Несомненно, в этом было много бахвальства и выдавания желаемого за действительное в том, что касалось отношения России к картине в Центральной Азии в целом и Индии в частности. В вооруженных силах нашлись горячие головы, которые говорили о грандиозных планах по замене Британии как господствующей силы на субконтиненте, в то же время были предприняты шаги, которые позволили полагать, что интересы России были далеко не пассивны: например, офицеры отправлялись на курсы изучения хинди, видимо, для приготовления неминуемого вторжения в Индию. Это поощрило многих, например, махараджу Далипа Сингха из Пенджаба, который написал царю Александру III, что «предоставит 250 000 000 своих соотечественников для избавления от жестокого ига британского правления», утверждая, что говорит от имени «большого количества могущественных князей Индии». Казалось, это было открытое приглашение для России расширить свои границы на юг[1247].

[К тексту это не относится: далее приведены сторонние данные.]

<file path="src/rtl/seq_mult_n.sv">
// Parametrised sequential add/shift multiplier: WIDTH-bit Switches operand times register B,
// signed or unsigned per start, with Busy/Done handshake and product in {X_out, A_out, B_out}.
`timescale 1ns/1ps
module seq_mult_n #(
  parameter int WIDTH = 8
) (
  input  logic             Clk,
  input  logic             Reset,
  input  logic             Run,
  input  logic             CLR_LDB,
  input  logic             Signed_mode,
  input  logic [WIDTH-1:0] Switches,
  output logic [WIDTH-1:0] A_out,
  output logic [WIDTH-1:0] B_out,
  output logic             X_out,
  output logic             Busy,
  output logic             Done
);

  localparam int CNT_W = $clog2(WIDTH + 1);
  localparam logic [CNT_W-1:0] LAST = CNT_W'(WIDTH - 1);

  typedef enum logic [1:0] {IDLE, ADD, SHIFT, DONE} state_t;

  state_t           state, state_d;
  logic [WIDTH-1:0] a, b, s;
  logic             x, mode, run_q;
  logic [CNT_W-1:0] count;
  logic             start, last;
  logic [WIDTH:0]   a_ext, s_ext, sum;

  always_comb begin
    start = (state == IDLE) && run_q && !Run;
    last  = (count == LAST);
    a_ext = {mode & a[WIDTH-1], a};
    s_ext = {mode & s[WIDTH-1], s};
    // Signed multiplier's MSB carries negative weight, so its partial product is subtracted.
    sum   = (mode && last) ? a_ext - s_ext : a_ext + s_ext;

    state_d = state;
    case (state)
      IDLE:    if (start) state_d = ADD;
      ADD:     state_d = SHIFT;
      SHIFT:   state_d = last ? DONE : ADD;
      DONE:    if (Run) state_d = IDLE;
      default: state_d = IDLE;
    endcase
  end

  always_ff @(posedge Clk or negedge Reset) begin
    if (!Reset) state <= IDLE;
    else        state <= state_d;
  end

  always_ff @(posedge Clk or negedge Reset) begin
    if (!Reset) begin
      a     <= '0;
      b     <= '0;
      s     <= '0;
      x     <= 1'b0;
      mode  <= 1'b0;
      count <= '0;
      run_q <= 1'b0;
    end else begin
      run_q <= Run;
      case (state)
        IDLE: begin
          if (start) begin
            s     <= Switches;
            mode  <= Signed_mode;
            a     <= '0;
            x     <= 1'b0;
            count <= '0;
          end else if (!CLR_LDB) begin
            b <= Switches;
            a <= '0;
            x <= 1'b0;
          end
        end
        ADD: if (b[0]) {x, a} <= sum;
        SHIFT: begin
          {x, a, b} <= {mode & x, x, a, b[WIDTH-1:1]};
          count     <= count + CNT_W'(1);
        end
        default: ;
      endcase
    end
  end

  always_comb begin
    A_out = a;
    B_out = b;
    X_out = x;
    Busy  = (state == ADD) || (state == SHIFT);
    Done  = (state == DONE);
  end

endmodule

</file>
<file path="config.mk">
export PLATFORM = sky130hd
export DESIGN_NAME = seq_mult_n
export DESIGN_NICKNAME = d
export VERILOG_FILES = /design/src/rtl/seq_mult_n.sv
export SDC_FILE = /design/constraint.sdc
export NUM_CORES = 1
export LEC_CHECK = 0
export ABC_AREA = 0
export CAP_MARGIN = 40
export CORE_ASPECT_RATIO = 0.5
export CORE_MARGIN = 5
export CORE_UTILIZATION = 40
export DETAILED_ROUTE_END_ITERATION = 7
export HOLD_SLACK_MARGIN = 0.08
export SETUP_SLACK_MARGIN = 0.02
export SLEW_MARGIN = 0
export SYNTH_ARGS = -nofsm -noshare
export SYNTH_HDL_FRONTEND = slang
export SYNTH_SLANG_ARGS = --single-unit
</file>
<file path="constraint.sdc">
create_clock -name Clk -period 3.3 [get_ports Clk]
set_clock_uncertainty 0.05 [all_clocks]
set_input_delay 0.66 -clock Clk [delete_from_list [all_inputs] [get_ports Clk]]
set_output_delay 0.66 -clock Clk [all_outputs]
set_load 0.01 [all_outputs]
</file>
---- Word level (Yosys, flattened, before mapping) ----
Index checks and enable logic that the tools add are counted.
operators by class
  add/subtract/negate cells ............... 3
  equality and inequality tests ........... 10
  multiplexer cells ....................... 18
  bitwise gates (word level) .............. 3
  reductions and logical operators ........ 13
operators by type and width
  kind                                                                    number
  8-bit 2-to-1 mux                                                        5
  8-bit case mux with 3 select lines                                      1
  8-bit case mux with 2 select lines                                      1
  2-bit inequality test (second input constant)                           5
  9-bit adder                                                             1
  9-bit 2-to-1 mux                                                        1
  9-bit subtractor                                                        1
  2-bit case mux with 4 select lines                                      1
  4-bit case mux with 2 select lines                                      1
  2-bit 2-to-1 mux                                                        3
  2-bit AND reduction                                                     3
  3-bit AND reduction                                                     2
  4-bit by 1-bit adder with 4-bit output (second input constant)          1
  2-bit equality test (second input constant)                             2
  4-bit by 3-bit equality test with 1-bit output (second input constant)  1
  4-bit 2-to-1 mux                                                        1
  1-bit bitwise AND                                                       3
  1-bit logical AND                                                       3
  1-bit 2-to-1 mux                                                        3
  3-bit inequality test (second input constant)                           1
  1-bit case mux with 3 select lines                                      1
  3-bit nonzero test                                                      1
  2-bit by 1-bit equality test with 1-bit output (second input constant)  1
  2-bit logical NOT                                                       1
  other kinds (3)                                                         3
word-level totals
  register bits after elaboration ......... 33
  logic and storage cells ................. 55

---- Longest topological paths before layout ----
Gate-level depths: netlist (run 1).
  word-level depth ........................ 5
  mapped depth ............................ 12
  mapped depth without buffers ............ 11

---- Worst setup path after synthesis (run 1) ----
Ideal clock, no wire load.
  path type ............................... reg-to-reg
  start ................................... reg count[0]
  end ..................................... reg a[7] (netlist: A_out[7])
  data arrival time ....................... 2.496 ns
  data required time ...................... 3.112 ns
  setup slack ............................. 0.616 ns
  cell stages (with the launch flop) ...... 12
  path buffers ............................ 1
  period minus slack after synthesis ...... 2.684 ns
  path through ............................ dfrtp_1 ha_1 and3b_1 clkbuf_2 and2_1 a21oi_1 xnor2_1 ha_1 a2111o_1 o21ai_0 xor2_1 o221ai_1
between the ends
  word-level cells in the longest chain between the ends .. 5
ends and longest elaborated chain
  what                                            RTL line  source
  start: declaration                              28        logic [CNT_W-1:0] count;
  start signal: assignment                        83        count <= count + CNT_W'(1);
  4-bit by 3-bit equality test with 1-bit output  34        last = (count == LAST);
  1-bit logical AND                               38        sum = (mode && last) ? a_ext - s_ext : a_ext + s_ext;
  9-bit 2-to-1 mux                                38
  8-bit 2-to-1 mux                                80        ADD: if (b[0]) {x, a} <= sum;
  8-bit case mux with 3 select lines              66        case (state)
  end signal: assignment                          80
  end signal: assignment                          82        {x, a, b} <= {mode & x, x, a, b[WIDTH-1:1]};
  end: declaration                                26        logic [WIDTH-1:0] a, b, s;
Every way passes these cells. The select of a mux whose other input is x is not followed.
A chain may end at the register's enable or synchronous reset.

---- Final worst setup path (run 1) ----
Same ends and word-level chain as after synthesis.

==> impl_metrics.ini, run 1 <==
[clock_tree]
clk_pin_slew_worst_paths_ns = 0.08
cts.sinks = 33
cts_resized = 0
clock_latency_ns = 0.29
post_cts_buffers = 0
h-tree-depth = 2
cts_tree = yes
hold_buffers = 0
root_buffer = clkbuf_8
cts_max_path_buffers = 2
cts_buffers = 5

[timing]
maxSlewHeadroom = 0.434
fmax_ghz = 0.328
rsz0062_at_grt = false
finalCriticalPeriod_ns = 3.05
setup_tns_ns = 0
finalSetupViolations = 0
worstMarginPinSlew_ns = 0.849
maxSlewViolCount = 0
hold_viol = 0
worst_slack_ns = 0.250
post-route-period-util = 0.924

[place]
dp_slack_ns = 0.351
gp_congestion = 0.887
numPortBuffers = 31
place_hpwl_um = 3960
placed_area_um2 = 2570

[global_route]
antenna_found_initial = 0
grt_pass1_vias = 1899
grt_pass1_wl_um = 9510
grt_max_degree = 34
track_usage = 0.164
overflow = 0

[worst_setup_path]
cp.required_ns = 3.40
endpoint_kind = flip-flop
path_class = flip-flop to flip-flop
crit_start = count[0]$_DFFE_PN0P_
cp.arrival_ns = 3.15
startpoint_type = flip-flop
worstPathMaxFanout = 7
r2r-start = count[0]$_DFFE_PN0P_

[detailed_routing]
ant_nets = 0
drt-pass1-iter-count = 4
viasPerCell = 5.43
wl_per_cell_um = 16.0
first_iter_violations = 65
num_vias = 1820
drc = 0
wirelength_um = 5360

[yosys]
synth_edf_count = 0
syn_inst = 229
syn_avg_cell_area_um2 = 9.58
synth_top_area_share = 0.376
netlist_area_um2 = 2190
yosys.area.top_type = dfrtp_1
synth.most_common_cell = dfrtp_1
postSynth.asyncResetShare = 1.00
synth-seq-cells = 33
synth_nets = 259
ys_warn_count = 0
synth_common_cells = dfrtp_1, nand2_1, o21ai_0
ys_types = 53
ys.flop_type = dfrtp_1
seq_area_frac_synth = 0.376
synth_area_leaders = dfrtp_1, ha_1, o21ai_0

[die]
die_area_um2 = 7160
core_um2 = 5400
initial_core_util = 0.407
die_h_um = 62.4
num_io_pins = 32
rows = 19
die_x_um = 115

[worst_hold_path]
hold_start = B_out[3]$_DFFE_PN0P_
min_path_type = flip-flop to flip-flop

[run]
cap_violations = 0

[cells_and_area]
drive_gt1_frac = 0.111
antenna_cells = 0
area_growth_pct = 22.3
layout.nets = 291
finish.instance_area_um2 = 2690

[power_and_ir_drop]
leakagePower_nw = 1.18
power.total_w = 0.00276
peakVddDrop_uv = 416
power_density_nw_per_um2 = 1030

[run_status]
outcome = completed
[placed cells by master, fill, tap and decap left out, drive strengths merged, types with 2 or more instances in the layout]
cell / instances
ha: 16
o211ai: 3
clkbuf: 5
dfrtp: 33
nor2b: 3
xnor2: 6
nor3b: 2
nor3: 2
o21ai: 24
buf: 3
clkdlybuf4s50: 31
mux2i: 10
a22o: 3
a311o: 2
nand2: 29
mux2: 9
o21a: 3
xor2: 3
a211oi: 4
nand3: 9
a21oi: 15
inv: 10
nand4: 2
nand3b: 3
o31ai: 2
nor2: 9
[registers in the layout, summed over array words and instances, names as in the netlist]
| signal | flops |
|---|---|
| X_out | 1 |
| mode | 1 |
| A_out | 8 |
| count | 4 |
| B_out | 8 |
| state | 2 |
| s | 8 |
| run_q | 1 |
[power by group]
group	total, W	internal, W	switching, W
Sequential	0.000775	0.000569	0.000206
Combinational	0.00159	0.000723	0.000872
Clock	0.000394	0.000226	0.000168
Total	0.00276	0.00152	0.00125
[per-layer routing]
layer | global-route usage | vias to the layer above | share of wire
met5 | 0 | - | 0
met4 | 0.0366 | 0 | 0.0034
met3 | 0.0387 | 4 | 0.053
met2 | 0.246 | 47 | 0.44
met1 | 0.239 | 877 | 0.51
li1 | - | 892 | -
[kinds of logic (layout without fill, tap and decap cells)]
| logic type | after synthesis | after routing | share of synthesized area |
|---|---|---|---|
| XOR/XNOR | 9 | 9 | 0.0359 |
| multiplexers | 19 | 19 | 0.0918 |
| buffers and inverters | 19 | 52 | 0.0393 |
| AND/OR/NAND/NOR | 65 | 65 | 0.149 |
| AO/OA/AOI/OAI | 67 | 67 | 0.207 |
| flip-flops | 33 | 33 | 0.376 |
| adder cells (fa/ha/maj) | 17 | 17 | 0.100 |
[cell type report]
cell class | count | area (um2)
flip-flops and latches | 33 | 826
multi-input cells | 177 | 1280
well taps | 73 | 91.3
inverters | 10 | 37.5
fillers | 516 | 2710
clock buffers | 5 | 68.8
clock inverters | 3 | 46.3
repair buffers | 34 | 333
[critical path, cell delays in order (launching register included)]
cell and delay (ns):
dfrtp_1 0.41, ha_1 0.23, and3b_1 0.26, and2_1 0.23, a21oi_1 0.16, xnor2_1 0.17, ha_1 0.33, a2111oi_0 0.56
a21oi_1 0.08, o21ai_0 0.12, xor2_1 0.18, o221ai_1 0.14
[through the flow]
stage                     hold slack [ns]  std cells  utilization
after CTS                           0.464        335        0.498
after floorplan                     0.314        229            -
after global placement              0.442        327        0.476
after detailed placement            0.450        327        0.476
final                               0.468        335        0.498
after global routing                0.491        335        0.498
[final timing paths]
check | end | slack, ns | cells past startpoint
setup / recovery | A_out[7]$_DFFE_PN0P_ | 0.25 | 11
hold / removal | B_out[3]$_DFFE_PN0P_ | 0.47 | 2
setup reg to reg | A_out[7]$_DFFE_PN0P_ | 0.25 | 11
hold reg to reg | B_out[3]$_DFFE_PN0P_ | 0.47 | 2
max in group asynchronous | mode$_DFFE_PN0P_ | 2.17 | 2
min in group asynchronous | s[0]$_DFFE_PN0P_ | 0.72 | 2
No activity file was read; power rests on OpenSTA's default activity.
==> run 2: changes to the inputs <==
--- a/config.mk
+++ b/config.mk
@@ -11,7 +11,9 @@
 export CORE_MARGIN = 5
 export CORE_UTILIZATION = 40
 export DETAILED_ROUTE_END_ITERATION = 7
+export GPL_TIMING_DRIVEN = 0
 export HOLD_SLACK_MARGIN = 0.08
+export PLACE_DENSITY = 0.72
 export SETUP_SLACK_MARGIN = 0.02
 export SLEW_MARGIN = 0
 export SYNTH_ARGS = -nofsm -noshare
==> impl_metrics.ini, run 2 (synthesis gave the netlist of run 1 again) <==
[die]
num_io_pins = 32
die_h_um = 62.4
core_um2 = 5400
die_area_um2 = 7160
initial_core_util = 0.407
die_x_um = 115
rows = 19

[worst_setup_path]
worstRegToRegCells = 11
startpoint_type = flip-flop
worst-r2r-setup-slack_ns = 0.20
rr_endpoint = A_out[7]$_DFFE_PN0P_
cp.required_ns = 3.40
endpoint_kind = flip-flop
path_class = flip-flop to flip-flop
r2r-start = count[0]$_DFFE_PN0P_
worstPathMaxFanout = 7
cp.arrival_ns = 3.20

[detailed_routing]
first_iter_violations = 42
drc = 0
wl_per_cell_um = 15.7
num_vias = 1901
viasPerCell = 5.59
ant_nets = 0
topRoutingLayerUsed = met4
wl_met1_um = 2680
drt-pass1-iter-count = 4
met2_length_um = 2380
wirelength_um = 5350
wl_met3_um = 199

[timing]
worstMarginPinSlew_ns = 0.748
hold_viol = 0
maxSlewViolCount = 0
finalSetupViolations = 0
rsz0062_at_grt = false
post-route-period-util = 0.939
setup_tns_ns = 0
maxSlewHeadroom = 0.501
fmax_ghz = 0.323
finalCriticalPeriod_ns = 3.10
worst_hold_slack_ns = 0.381

[clock_tree]
clk_pin_slew_worst_paths_ns = 0.07
cts_max_path_buffers = 2
cts_buffers = 5
hold_buffers = 0
cts_tree = yes
root_buffer = clkbuf_8
post_cts_buffers = 0
cts.sinks = 33
clock_latency_ns = 0.29
h-tree-depth = 2

[power_and_ir_drop]
leakagePower_nw = 1.19
peakVddDrop_uv = 382
power_density_nw_per_um2 = 1040
power.total_w = 0.00281

[place]
gp_congestion = 0.820
place_hpwl_um = 4030
dp.cells = 333
numPortBuffers = 31

[cells_and_area]
drive_gt1_frac = 0.116
final_cells = 340
antenna_cells = 0
final_common_cell = dfrtp_1
final_cell_mix = dfrtp_1, clkdlybuf4s50_1, nand2_1, o21ai_0, ha_1
area_growth_pct = 22.9
layout.nets = 297

[global_route]
grt_pass1_wl_um = 9330
grt_max_degree = 34
track_usage = 0.163
antenna_found_initial = 0
grt_pass1_vias = 1926
overflow = 0

[run]
cap_violations = 0

[run_status]
outcome = completed

[worst_hold_path]
min_path_type = primary input to async pin
## run 2: cell types whose count changed in the layout (fill, tap and decap cells not counted), sizes merged
cell	before	now
buf	3	5
clkbuf	5	10
clkdlybuf4s50	31	30
clkinvlp	1	0
## run 2: layout make-up
| type | count | area [um2] |
|---|---|---|
| Fill cell | 470 | 2700 |
| Tap cell | 73 | 91.3 |
| Clock inverter | 2 | 35.0 |
| Clock buffer | 5 | 68.8 |
| Inverter | 10 | 37.5 |
| Timing Repair Buffer | 31 | 305 |
| Buffer | 9 | 48.8 |
| Sequential cell | 33 | 826 |
| Multi-Input combinational cell | 177 | 1280 |
## run 2: how the worst max path moves through the flow
stage / cells past startpoint / startpoint / slack, ns / to
3_5_place_dp: 11 / count[0]$_DFFE_PN0P_ / 0.28 / A_out[7]$_DFFE_PN0P_
5_1_grt: 11 / count[0]$_DFFE_PN0P_ / 0.05 / A_out[7]$_DFFE_PN0P_
2_1_floorplan: 11 / count[0]$_DFFE_PN0P_ / 0.62 / A_out[7]$_DFFE_PN0P_
6_report: 11 / count[0]$_DFFE_PN0P_ / 0.20 / A_out[7]$_DFFE_PN0P_
4_1_cts: 11 / count[0]$_DFFE_PN0P_ / 0.24 / A_out[7]$_DFFE_PN0P_
3_3_place_gp: 11 / count[0]$_DFFE_PN0P_ / 0.33 / A_out[7]$_DFFE_PN0P_
## run 2: stage by stage
step | util | cell area (um2) | worst slack, ns
6_report | 0.500 | 2700 | 0.202
2_1_floorplan | - | 2190 | 0.616
3_5_place_dp | 0.480 | 2590 | 0.284
3_3_place_gp | 0.481 | 2600 | 0.328
4_1_cts | 0.499 | 2700 | 0.238
5_1_grt | 0.500 | 2700 | 0.0501
## run 2: layer usage
layer / GRT usage / up-vias
met1: 0.226 / 931
met2: 0.257 / 50
li1: - / 908
met5: 0 / -
met4: 0.0469 / 0
met3: 0.0348 / 12
## run 2: what timing repair did
item	in CTS	in global routing
resized for setup	0	1
endpoints found under the hold margin	0	0
endpoints found under the setup margin	0	1
## run 2: power breakdown
| group | internal [W] | switching (W) | total, W |
|---|---|---|---|
| sequential | 0.000570 | 0.000182 | 0.000752 |
| clock | 0.000219 | 0.000152 | 0.000372 |
| combinational | 0.000752 | 0.000935 | 0.00169 |
| total | 0.00154 | 0.00127 | 0.00281 |
## run 2: worst max-delay path: stages, from the launching register on
cell	delay, ns
dfrtp_1	0.42
ha_1	0.24
and3b_1	0.20
clkbuf_2	0.16
and2_1	0.22
a21oi_1	0.17
xnor2_1	0.18
ha_1	0.34
a2111o_1	0.43
o21ai_0	0.24
xor2_1	0.18
o221ai_1	0.13
==> run 3: changes to the inputs <==
--- a/config.mk
+++ b/config.mk
@@ -9,11 +9,11 @@
 export CAP_MARGIN = 40
 export CORE_ASPECT_RATIO = 0.5
 export CORE_MARGIN = 5
-export CORE_UTILIZATION = 40
+export CORE_UTILIZATION = 54
 export DETAILED_ROUTE_END_ITERATION = 7
 export GPL_TIMING_DRIVEN = 0
 export HOLD_SLACK_MARGIN = 0.08
-export PLACE_DENSITY = 0.72
+export PLACE_DENSITY = 0.89
 export SETUP_SLACK_MARGIN = 0.02
 export SLEW_MARGIN = 0
 export SYNTH_ARGS = -nofsm -noshare
==> constraint.sdc (replaced) <==
create_clock -name Clk -period 3.35 [get_ports Clk]
set_clock_uncertainty 0.05 [all_clocks]
set_input_delay 0.67 -clock Clk [delete_from_list [all_inputs] [get_ports Clk]]
set_output_delay 0.67 -clock Clk [all_outputs]
set_load 0.01 [all_outputs]
==> impl_metrics.ini, run 3 (synthesis gave the netlist of run 1 again) <==
[worst_setup_path]
path_delay_family = compound AO/OA/AOI/OAI gates
startpoint_type = flip-flop
r2r-start = count[0]$_DFFE_PN0P_
worstPathMaxFanout = 7
worstRegToRegCells = 11
cp.depth = 11
cp_cell_sequence = ha_1 -> and3b_1 -> clkbuf_2 -> and2_1 -> a21oi_1 -> xnor2_1 -> ha_1 -> a2111o_1 -> o21ai_0 -> xor2_1 -> o221ai_1
endpoint_kind = flip-flop
cp-endpoint = A_out[7]$_DFFE_PN0P_
cp.required_ns = 3.47
crit_top_cell = ha_1
cp.arrival_ns = 3.16
path_class = flip-flop to flip-flop
worst-r2r-setup-slack_ns = 0.30
path_buf_inv = 1
rr_endpoint = A_out[7]$_DFFE_PN0P_
slowest_stage = a2111o_1
crit_start = count[0]$_DFFE_PN0P_
max_stage_delay_ns = 0.42

[die]
rows = 16
die_h_um = 55.1
die_area_um2 = 5520
initial_core_util = 0.562
core_um2 = 3900
num_io_pins = 32
die_x_um = 100

[global_route]
antenna_found_initial = 0
grt_max_degree = 34
grt_pass1_wl_um = 9050
track_usage = 0.215
grt_pass1_vias = 1897
overflow = 0

[timing]
setup_tns_ns = 0
post-route-period-util = 0.909
rsz0062_at_grt = false
fmax_ghz = 0.328
finalSetupViolations = 0
worstMarginPinSlew_ns = 0.772
maxSlewHeadroom = 0.485
finalCriticalPeriod_ns = 3.05
maxSlewViolCount = 0
hold_viol = 0

[detailed_routing]
num_vias = 1892
viasPerCell = 5.88
first_iter_violations = 151
wirelength_um = 5400
drc = 0
ant_nets = 0
drt-pass1-iter-count = 4
wl_per_cell_um = 16.8

[cells_and_area]
final_cell_mix = dfrtp_1, clkdlybuf4s50_1, nand2_1, o21ai_0, ha_1
area_growth_pct = 22.5
drive_gt1_frac = 0.119
antenna_cells = 0
final_cells = 322
final_common_cell = dfrtp_1
layout.nets = 297

[place]
numPortBuffers = 31
dp.cells = 314
place_hpwl_um = 3750
gp_congestion = 0.913

[clock_tree]
cts_buffers = 5
cts_max_path_buffers = 2
clk_pin_slew_worst_paths_ns = 0.07
post_cts_buffers = 0
cts_tree = yes
cts.sinks = 33
h-tree-depth = 2
cts_resized = 0
root_buffer = clkbuf_8
hold_buffers = 0
clock_latency_ns = 0.30

[run_status]
outcome = completed

[worst_hold_path]
min_path_type = primary input to async pin

[power_and_ir_drop]
power_density_nw_per_um2 = 1050
peakVddDrop_uv = 514
leakagePower_nw = 1.19

[run]
cap_violations = 0
[run 3: cell count changes in the layout (fill, tap and decap cells not counted)]
cell / delta
a2111oi_0: +1
clkinv_2: -1
a2111oi_1: -1
clkinvlp_4: +1
clkbuf_8: +1
[run 3: power breakdown]
part           switching (W)  leakage, nW  total, W  internal, W
Combinational       0.000929        0.716   0.00167     0.000740
Clock               0.000164       0.0574  0.000406     0.000242
Sequential          0.000185        0.420  0.000746     0.000561
Total                0.00128         1.19   0.00282      0.00154
[run 3: worst min-delay path by stage]
stage / to / slack, ns
global route: B_out[0]$_DFFE_PN0P_ / 0.43
detailed placement: B_out[7]$_DFFE_PN0P_ / 0.46
CTS: B_out[2]$_DFFE_PN0P_ / 0.40
global placement: B_out[2]$_DFFE_PN0P_ / 0.44
floorplan: A_out[0]$_DFFE_PN0P_ / 0.32
finish: B_out[2]$_DFFE_PN0P_ / 0.39
[run 3: layout make-up]
class	count	area, um2
well taps	54	67.6
flip-flops and latches	33	826
inverters	10	37.5
clock inverters	2	37.5
fillers	286	1220
multi-input cells	177	1280
plain buffers	9	48.8
repair buffers	31	305
clock buffers	6	82.6
[run 3: worst reg2reg max path: stages, from the launching register on]
cell and delay [ns]:
dfrtp_1 0.41, ha_1 0.23, and3b_1 0.20, clkbuf_2 0.16
and2_1 0.22, a21oi_1 0.18, xnor2_1 0.16, ha_1 0.32
a2111o_1 0.42, o21ai_0 0.24, xor2_1 0.18, o221ai_1 0.13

На практике все оказалось не так просто. Россия в это время решала весьма щекотливый вопрос, как включить обширные новые территории, которые недавно попали в сферу влияния империи. Чиновники, которых отправили в Туркменистан, пытались разобраться в сложных и зачастую противоречащих земельных реестрах. Их попытки упорядочить местное налогообложение и законы столкнулись с неизбежным противодействием оппозиции[1248]. Мрачная реальность, порождаемая общественным мнением, дала начало тому, что в Совете министров в Санкт-Петербурге назвали «фанатичными настроениями на наших восточных границах». Это привело к увеличению влияния ислама на многие аспекты повседневной жизни «новых русских», которые являлись частью царской империи[1249]. Беспокойство о восстаниях и мятежах на этих вновь присоединенных территориях было настолько велико, что обязательная военная служба была здесь отменена, а финансовые требования были на удивительно низком уровне. Как едко заметил один из ведущих мыслителей, российские крестьяне не пользовались такими привилегиями[1250].
Сложности также возникали в отношении образа местного населения. Российские критики привлекли внимание к глубоко предвзятому отношению британцев, отметив, как британские солдаты обращались с торговцами на базарах Ташкента, воспринимая их «как что-то, что ближе к животному, чем к человеку». Был описан случай, когда жена британского капитана отказалась позволить махарадже Кашмира сопровождать ее на обед, заявив, что он «грязный индус». Однако, несмотря на всю их критику, отношение русских было не более просвещенным.